28 | (787) 754-4488 | www.popular.com |
Popular Total Return Fund, Inc. | Statement Regarding Basis for Approval of Investment Advisory Contract |
March 31, 2023 (Unaudited)
In addition to the services provided by the Advisor, the Independent Directors also considered the risks borne by the Advisor in managing the Fund in a highly regulated industry, including various material entrepreneurial, reputational and regulatory risks. Based on their review, the Independent Directors found that, overall, the nature, extent and quality of services provided under the Advisory Agreement was satisfactory on behalf of the Fund.
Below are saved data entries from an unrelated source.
### src/rtl/diff_amp_cal_ctrl.sv
// Offset-calibration sequencer: shorts the amp inputs, runs a SAR search over the trim code
// using a synchronized comparator, then releases the short and holds the result.
module diff_amp_cal_ctrl #(
  parameter int unsigned TRIM_W   = 6,
  parameter int unsigned SETTLE_W = 8
) (
  input  logic                clk,
  input  logic                rst,
  input  logic                start,
  input  logic                abort,
  input  logic [SETTLE_W-1:0] settle_cycles,
  input  logic                cmp_in,
  output logic                cal_short,
  output logic [TRIM_W-1:0]   trim_code,
  output logic                busy,
  output logic                done,
  output logic                cal_fail
);

  localparam int unsigned IDX_W = (TRIM_W > 1) ? $clog2(TRIM_W) : 1;
  localparam logic [TRIM_W-1:0] MIDSCALE = {1'b1, {(TRIM_W-1){1'b0}}};
  localparam logic [IDX_W-1:0]  IDX_TOP  = IDX_W'(TRIM_W - 1);

  localparam logic [1:0] ST_IDLE   = 2'd0;
  localparam logic [1:0] ST_SETTLE = 2'd1;
  localparam logic [1:0] ST_TRIAL  = 2'd2;
  localparam logic [1:0] ST_DONE   = 2'd3;

  logic [1:0]          state_q, state_d;
  logic [SETTLE_W-1:0] cnt_q, cnt_d;
  logic [SETTLE_W-1:0] reload_q, reload_d;
  logic [IDX_W-1:0]    idx_q, idx_d;
  logic [TRIM_W-1:0]   trim_q, trim_d;
  logic [TRIM_W-1:0]   backup_q, backup_d;
  logic                busy_q, busy_d;
  logic                short_q, short_d;
  logic                done_q, done_d;
  logic                fail_q, fail_d;
  logic                cmp_meta_q, cmp_s_q;
  logic [SETTLE_W-1:0] reload_in;

  // Per-step counter reload is S-1 with S = max(settle_cycles, 1).
  assign reload_in = (settle_cycles == '0) ? '0 : settle_cycles - SETTLE_W'(1);

  always_comb begin
    state_d  = state_q;
    cnt_d    = cnt_q;
    reload_d = reload_q;
    idx_d    = idx_q;
    trim_d   = trim_q;
    backup_d = backup_q;
    busy_d   = busy_q;
    short_d  = short_q;
    done_d   = done_q;
    fail_d   = fail_q;

    case (state_q)
      ST_IDLE: begin
        if (start && !abort) begin
          backup_d = trim_q;
          trim_d   = MIDSCALE;
          done_d   = 1'b0;
          fail_d   = 1'b0;
          busy_d   = 1'b1;
          short_d  = 1'b1;
          reload_d = reload_in;
          cnt_d    = reload_in;
          state_d  = ST_SETTLE;
        end
      end
      ST_SETTLE, ST_TRIAL: begin
        if (abort) begin
          trim_d  = backup_q;
          busy_d  = 1'b0;
          short_d = 1'b0;
          done_d  = 1'b0;
          fail_d  = 1'b0;
          state_d = ST_IDLE;
        end else if (cnt_q != '0) begin
          cnt_d = cnt_q - SETTLE_W'(1);
        end else if (state_q == ST_SETTLE) begin
          cnt_d   = reload_q;
          idx_d   = IDX_TOP;
          state_d = ST_TRIAL;
        end else begin
          // Comparator high means the trial code overshoots: drop the bit under test.
          if (cmp_s_q) trim_d[idx_q] = 1'b0;
          if (idx_q != '0) begin
            idx_d                      = idx_q - IDX_W'(1);
            trim_d[idx_q - IDX_W'(1)]  = 1'b1;
            cnt_d                      = reload_q;
          end else begin
            state_d = ST_DONE;
          end
        end
      end
      ST_DONE: begin
        busy_d  = 1'b0;
        short_d = 1'b0;
        done_d  = 1'b1;
        fail_d  = (trim_q == '0) || (trim_q == '1);
        state_d = ST_IDLE;
      end
      default: state_d = ST_IDLE;
    endcase
  end

  always_ff @(posedge clk or posedge rst) begin
    if (rst) begin
      state_q    <= ST_IDLE;
      cnt_q      <= '0;
      reload_q   <= '0;
      idx_q      <= IDX_TOP;
      trim_q     <= MIDSCALE;
      backup_q   <= MIDSCALE;
      busy_q     <= 1'b0;
      short_q    <= 1'b0;
      done_q     <= 1'b0;
      fail_q     <= 1'b0;
      cmp_meta_q <= 1'b0;
      cmp_s_q    <= 1'b0;
    end else begin
      state_q    <= state_d;
      cnt_q      <= cnt_d;
      reload_q   <= reload_d;
      idx_q      <= idx_d;
      trim_q     <= trim_d;
      backup_q   <= backup_d;
      busy_q     <= busy_d;
      short_q    <= short_d;
      done_q     <= done_d;
      fail_q     <= fail_d;
      cmp_meta_q <= cmp_in;
      cmp_s_q    <= cmp_meta_q;
    end
  end

  assign cal_short = short_q;
  assign trim_code = trim_q;
  assign busy      = busy_q;
  assign done      = done_q;
  assign cal_fail  = fail_q;

endmodule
Investment Performance of the Fund. In evaluating the quality of the services provided by the Advisor, the Board also received and considered the investment performance of the Fund. In this regard, the Board received and reviewed a report (the “Broadridge Report”) prepared by Broadridge which generally provided the Fund’s performance data for the one , three , five , and ten year periods ended December 31, 2021 (or for the periods available for the Fund that did not exist for part of the foregoing timeframe) on an absolute basis and as compared to the performance of unaffiliated comparable funds (a “Broadridge Peer Group”). The Board was provided with information describing the methodology Broadridge used to create the Broadridge Peer Group. The performance data prepared for the review of the Advisory Agreement supplements the performance data the Board received throughout the year as the Board regularly reviews and meets with portfolio manager(s) during the year to discuss, in relevant part, the performance of the Fund.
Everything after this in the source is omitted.